Dataset entries
Start of Block
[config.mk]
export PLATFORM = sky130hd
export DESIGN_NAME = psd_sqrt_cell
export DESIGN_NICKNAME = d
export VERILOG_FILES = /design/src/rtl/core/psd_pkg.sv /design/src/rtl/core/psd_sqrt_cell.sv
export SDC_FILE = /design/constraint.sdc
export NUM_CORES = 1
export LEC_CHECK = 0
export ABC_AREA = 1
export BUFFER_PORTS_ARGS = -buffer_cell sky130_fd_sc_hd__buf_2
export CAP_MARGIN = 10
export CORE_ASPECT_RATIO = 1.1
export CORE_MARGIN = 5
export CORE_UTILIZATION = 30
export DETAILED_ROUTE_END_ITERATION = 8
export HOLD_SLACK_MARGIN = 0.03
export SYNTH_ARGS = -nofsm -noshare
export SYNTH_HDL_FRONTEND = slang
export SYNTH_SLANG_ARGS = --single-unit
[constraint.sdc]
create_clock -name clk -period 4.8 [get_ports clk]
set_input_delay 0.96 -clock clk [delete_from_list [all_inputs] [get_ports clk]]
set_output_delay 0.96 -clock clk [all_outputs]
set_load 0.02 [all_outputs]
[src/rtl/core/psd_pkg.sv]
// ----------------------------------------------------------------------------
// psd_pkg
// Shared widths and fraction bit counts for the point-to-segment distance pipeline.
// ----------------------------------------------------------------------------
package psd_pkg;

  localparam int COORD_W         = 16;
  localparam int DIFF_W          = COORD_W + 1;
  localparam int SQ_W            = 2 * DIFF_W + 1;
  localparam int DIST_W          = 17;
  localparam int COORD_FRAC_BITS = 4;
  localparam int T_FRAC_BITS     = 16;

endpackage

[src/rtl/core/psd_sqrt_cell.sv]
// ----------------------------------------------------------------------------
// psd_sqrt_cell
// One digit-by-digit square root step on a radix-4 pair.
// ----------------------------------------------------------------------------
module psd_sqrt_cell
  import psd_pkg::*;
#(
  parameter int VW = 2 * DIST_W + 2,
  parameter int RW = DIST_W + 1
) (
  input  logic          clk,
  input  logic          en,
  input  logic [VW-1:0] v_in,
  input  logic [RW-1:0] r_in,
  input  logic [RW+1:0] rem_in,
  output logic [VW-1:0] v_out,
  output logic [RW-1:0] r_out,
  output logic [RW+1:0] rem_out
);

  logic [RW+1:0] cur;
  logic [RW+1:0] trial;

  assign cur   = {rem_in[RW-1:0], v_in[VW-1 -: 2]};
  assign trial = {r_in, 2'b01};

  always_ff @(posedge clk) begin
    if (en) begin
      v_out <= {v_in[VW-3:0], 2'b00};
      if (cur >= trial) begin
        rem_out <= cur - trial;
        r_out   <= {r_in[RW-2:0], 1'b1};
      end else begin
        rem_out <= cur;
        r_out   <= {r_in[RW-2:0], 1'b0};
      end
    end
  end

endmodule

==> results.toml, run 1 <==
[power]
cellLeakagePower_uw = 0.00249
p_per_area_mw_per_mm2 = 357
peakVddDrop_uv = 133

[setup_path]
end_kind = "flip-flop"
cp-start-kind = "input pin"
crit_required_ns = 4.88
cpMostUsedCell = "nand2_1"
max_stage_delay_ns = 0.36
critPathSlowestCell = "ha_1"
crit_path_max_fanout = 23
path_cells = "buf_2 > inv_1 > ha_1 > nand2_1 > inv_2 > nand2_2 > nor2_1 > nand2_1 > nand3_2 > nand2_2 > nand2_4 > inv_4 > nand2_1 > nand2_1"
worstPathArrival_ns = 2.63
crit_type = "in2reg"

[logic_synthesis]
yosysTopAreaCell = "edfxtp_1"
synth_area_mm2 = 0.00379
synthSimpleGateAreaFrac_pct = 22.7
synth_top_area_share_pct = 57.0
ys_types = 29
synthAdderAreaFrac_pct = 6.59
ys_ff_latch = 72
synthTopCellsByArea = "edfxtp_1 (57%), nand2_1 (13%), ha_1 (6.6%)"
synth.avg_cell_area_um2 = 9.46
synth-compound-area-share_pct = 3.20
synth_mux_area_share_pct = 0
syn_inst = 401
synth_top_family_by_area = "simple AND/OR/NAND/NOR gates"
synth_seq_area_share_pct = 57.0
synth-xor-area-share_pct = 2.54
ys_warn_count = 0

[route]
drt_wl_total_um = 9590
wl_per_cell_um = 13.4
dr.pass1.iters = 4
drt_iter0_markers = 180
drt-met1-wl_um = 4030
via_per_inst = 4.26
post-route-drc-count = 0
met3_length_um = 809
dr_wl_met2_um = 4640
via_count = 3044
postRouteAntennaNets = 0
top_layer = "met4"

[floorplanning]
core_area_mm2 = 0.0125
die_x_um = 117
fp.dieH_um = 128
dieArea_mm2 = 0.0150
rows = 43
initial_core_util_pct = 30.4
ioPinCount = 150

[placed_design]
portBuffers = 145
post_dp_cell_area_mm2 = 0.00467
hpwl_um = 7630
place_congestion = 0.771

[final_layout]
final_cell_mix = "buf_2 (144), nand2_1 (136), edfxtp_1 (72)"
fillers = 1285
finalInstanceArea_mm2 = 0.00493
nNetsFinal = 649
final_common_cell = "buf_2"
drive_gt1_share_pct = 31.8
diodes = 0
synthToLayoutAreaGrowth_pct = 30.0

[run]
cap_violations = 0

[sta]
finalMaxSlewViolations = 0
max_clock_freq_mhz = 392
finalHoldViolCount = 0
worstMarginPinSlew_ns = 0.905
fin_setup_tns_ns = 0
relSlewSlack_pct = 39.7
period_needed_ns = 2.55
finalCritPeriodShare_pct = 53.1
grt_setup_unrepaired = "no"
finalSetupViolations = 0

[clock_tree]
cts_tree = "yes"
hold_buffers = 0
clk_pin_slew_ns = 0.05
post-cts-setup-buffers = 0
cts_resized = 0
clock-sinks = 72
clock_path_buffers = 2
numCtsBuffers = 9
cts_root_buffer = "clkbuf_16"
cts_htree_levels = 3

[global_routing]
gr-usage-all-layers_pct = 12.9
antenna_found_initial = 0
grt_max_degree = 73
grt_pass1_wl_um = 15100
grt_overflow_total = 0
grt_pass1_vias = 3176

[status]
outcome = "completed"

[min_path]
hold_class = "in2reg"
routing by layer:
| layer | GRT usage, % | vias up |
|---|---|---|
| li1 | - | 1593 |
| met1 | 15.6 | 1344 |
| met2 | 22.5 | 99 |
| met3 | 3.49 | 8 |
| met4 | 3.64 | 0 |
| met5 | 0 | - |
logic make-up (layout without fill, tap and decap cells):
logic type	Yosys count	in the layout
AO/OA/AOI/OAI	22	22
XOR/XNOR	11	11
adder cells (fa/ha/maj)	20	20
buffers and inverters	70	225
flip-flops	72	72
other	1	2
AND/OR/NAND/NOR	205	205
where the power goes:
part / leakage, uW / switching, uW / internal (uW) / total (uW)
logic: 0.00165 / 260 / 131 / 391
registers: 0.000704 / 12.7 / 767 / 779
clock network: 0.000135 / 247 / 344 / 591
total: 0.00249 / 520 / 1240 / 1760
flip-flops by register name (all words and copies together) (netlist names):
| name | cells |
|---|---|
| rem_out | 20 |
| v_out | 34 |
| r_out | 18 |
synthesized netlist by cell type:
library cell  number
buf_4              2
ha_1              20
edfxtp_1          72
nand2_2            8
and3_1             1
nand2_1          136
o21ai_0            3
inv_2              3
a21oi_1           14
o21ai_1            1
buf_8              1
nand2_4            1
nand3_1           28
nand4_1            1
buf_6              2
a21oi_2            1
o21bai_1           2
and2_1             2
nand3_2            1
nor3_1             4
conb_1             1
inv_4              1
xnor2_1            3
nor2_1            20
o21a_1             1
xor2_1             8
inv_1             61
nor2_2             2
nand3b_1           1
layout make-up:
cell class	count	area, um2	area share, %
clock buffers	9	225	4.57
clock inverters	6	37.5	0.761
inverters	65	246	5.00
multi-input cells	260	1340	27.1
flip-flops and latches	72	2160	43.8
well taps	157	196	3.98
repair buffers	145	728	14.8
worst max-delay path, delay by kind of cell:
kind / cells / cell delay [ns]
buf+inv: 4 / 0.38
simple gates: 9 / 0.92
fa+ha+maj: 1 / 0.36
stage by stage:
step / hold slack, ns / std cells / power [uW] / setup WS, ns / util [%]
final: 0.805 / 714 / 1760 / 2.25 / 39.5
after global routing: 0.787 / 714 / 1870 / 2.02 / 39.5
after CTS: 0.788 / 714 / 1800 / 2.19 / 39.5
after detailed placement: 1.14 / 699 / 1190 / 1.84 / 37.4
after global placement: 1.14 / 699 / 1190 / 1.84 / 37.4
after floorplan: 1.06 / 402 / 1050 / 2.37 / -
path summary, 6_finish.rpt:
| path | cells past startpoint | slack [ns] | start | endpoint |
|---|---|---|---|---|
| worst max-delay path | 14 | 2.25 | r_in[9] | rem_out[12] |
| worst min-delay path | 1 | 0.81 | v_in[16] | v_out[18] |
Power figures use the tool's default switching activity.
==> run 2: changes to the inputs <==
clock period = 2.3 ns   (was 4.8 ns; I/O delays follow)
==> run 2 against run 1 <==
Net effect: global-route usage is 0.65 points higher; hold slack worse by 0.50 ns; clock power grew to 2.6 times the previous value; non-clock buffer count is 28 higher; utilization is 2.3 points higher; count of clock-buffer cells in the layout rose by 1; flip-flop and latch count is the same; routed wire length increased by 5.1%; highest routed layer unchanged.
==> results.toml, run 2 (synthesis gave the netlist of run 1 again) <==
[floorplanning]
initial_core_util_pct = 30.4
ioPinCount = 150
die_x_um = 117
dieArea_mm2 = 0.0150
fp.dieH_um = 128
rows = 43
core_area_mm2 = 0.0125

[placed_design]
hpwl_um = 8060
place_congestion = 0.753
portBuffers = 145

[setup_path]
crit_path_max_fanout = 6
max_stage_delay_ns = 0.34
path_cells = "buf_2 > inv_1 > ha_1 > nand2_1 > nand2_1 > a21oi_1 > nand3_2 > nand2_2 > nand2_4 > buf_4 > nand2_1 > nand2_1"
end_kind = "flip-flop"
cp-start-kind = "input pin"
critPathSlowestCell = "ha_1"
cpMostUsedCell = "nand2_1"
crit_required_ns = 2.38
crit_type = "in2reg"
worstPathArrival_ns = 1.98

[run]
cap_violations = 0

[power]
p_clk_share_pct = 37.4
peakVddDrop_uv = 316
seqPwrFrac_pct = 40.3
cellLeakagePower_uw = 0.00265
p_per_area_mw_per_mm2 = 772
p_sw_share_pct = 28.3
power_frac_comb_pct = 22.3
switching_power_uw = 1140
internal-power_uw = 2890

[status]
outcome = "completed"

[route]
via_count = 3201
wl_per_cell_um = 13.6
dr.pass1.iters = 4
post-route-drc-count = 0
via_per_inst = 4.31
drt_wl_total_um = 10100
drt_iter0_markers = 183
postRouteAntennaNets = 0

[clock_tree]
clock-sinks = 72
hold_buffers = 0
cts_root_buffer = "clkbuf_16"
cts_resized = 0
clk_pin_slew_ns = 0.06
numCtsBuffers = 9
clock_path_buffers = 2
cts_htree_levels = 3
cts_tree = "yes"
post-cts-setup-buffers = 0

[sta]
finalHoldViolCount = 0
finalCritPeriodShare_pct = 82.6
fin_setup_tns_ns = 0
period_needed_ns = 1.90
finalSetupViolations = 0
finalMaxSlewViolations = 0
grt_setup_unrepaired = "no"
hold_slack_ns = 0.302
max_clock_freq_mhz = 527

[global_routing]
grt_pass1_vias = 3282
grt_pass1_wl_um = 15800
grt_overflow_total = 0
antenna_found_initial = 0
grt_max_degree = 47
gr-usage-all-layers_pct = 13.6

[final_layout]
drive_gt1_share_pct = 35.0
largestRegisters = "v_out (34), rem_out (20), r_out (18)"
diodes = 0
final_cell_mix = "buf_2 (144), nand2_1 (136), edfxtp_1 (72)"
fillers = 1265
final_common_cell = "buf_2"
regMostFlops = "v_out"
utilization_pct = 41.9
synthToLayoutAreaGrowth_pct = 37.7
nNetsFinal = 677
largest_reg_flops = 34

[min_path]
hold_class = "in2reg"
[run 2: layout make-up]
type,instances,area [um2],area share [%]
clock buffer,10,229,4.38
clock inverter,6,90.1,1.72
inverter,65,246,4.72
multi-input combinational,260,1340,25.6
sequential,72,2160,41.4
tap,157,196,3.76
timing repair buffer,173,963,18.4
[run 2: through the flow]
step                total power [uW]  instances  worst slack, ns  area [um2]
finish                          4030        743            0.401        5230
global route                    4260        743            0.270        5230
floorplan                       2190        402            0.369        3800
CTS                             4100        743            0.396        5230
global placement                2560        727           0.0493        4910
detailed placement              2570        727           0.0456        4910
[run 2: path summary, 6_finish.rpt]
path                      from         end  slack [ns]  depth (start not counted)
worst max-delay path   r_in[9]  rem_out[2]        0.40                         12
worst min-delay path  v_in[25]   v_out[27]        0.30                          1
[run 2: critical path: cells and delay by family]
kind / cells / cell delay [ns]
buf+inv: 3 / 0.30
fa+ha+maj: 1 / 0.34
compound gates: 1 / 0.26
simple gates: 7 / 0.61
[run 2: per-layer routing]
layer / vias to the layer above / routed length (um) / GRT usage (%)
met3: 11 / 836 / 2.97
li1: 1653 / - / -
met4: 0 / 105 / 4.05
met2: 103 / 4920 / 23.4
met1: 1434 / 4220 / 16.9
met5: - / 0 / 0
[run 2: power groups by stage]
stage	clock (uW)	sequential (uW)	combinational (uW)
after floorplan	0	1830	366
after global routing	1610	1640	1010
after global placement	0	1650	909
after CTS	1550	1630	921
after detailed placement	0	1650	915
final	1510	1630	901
End of Block
→ **Problem description**
The answer must hold only the lines from the first line of the data through the line bearing "set_output_delay 0.96 -clock", returned exactly.

→ **Written answer**
[config.mk]
export PLATFORM = sky130hd
export DESIGN_NAME = psd_sqrt_cell
export DESIGN_NICKNAME = d
export VERILOG_FILES = /design/src/rtl/core/psd_pkg.sv /design/src/rtl/core/psd_sqrt_cell.sv
export SDC_FILE = /design/constraint.sdc
export NUM_CORES = 1
export LEC_CHECK = 0
export ABC_AREA = 1
export BUFFER_PORTS_ARGS = -buffer_cell sky130_fd_sc_hd__buf_2
export CAP_MARGIN = 10
export CORE_ASPECT_RATIO = 1.1
export CORE_MARGIN = 5
export CORE_UTILIZATION = 30
export DETAILED_ROUTE_END_ITERATION = 8
export HOLD_SLACK_MARGIN = 0.03
export SYNTH_ARGS = -nofsm -noshare
export SYNTH_HDL_FRONTEND = slang
export SYNTH_SLANG_ARGS = --single-unit
[constraint.sdc]
create_clock -name clk -period 4.8 [get_ports clk]
set_input_delay 0.96 -clock clk [delete_from_list [all_inputs] [get_ports clk]]
set_output_delay 0.96 -clock clk [all_outputs]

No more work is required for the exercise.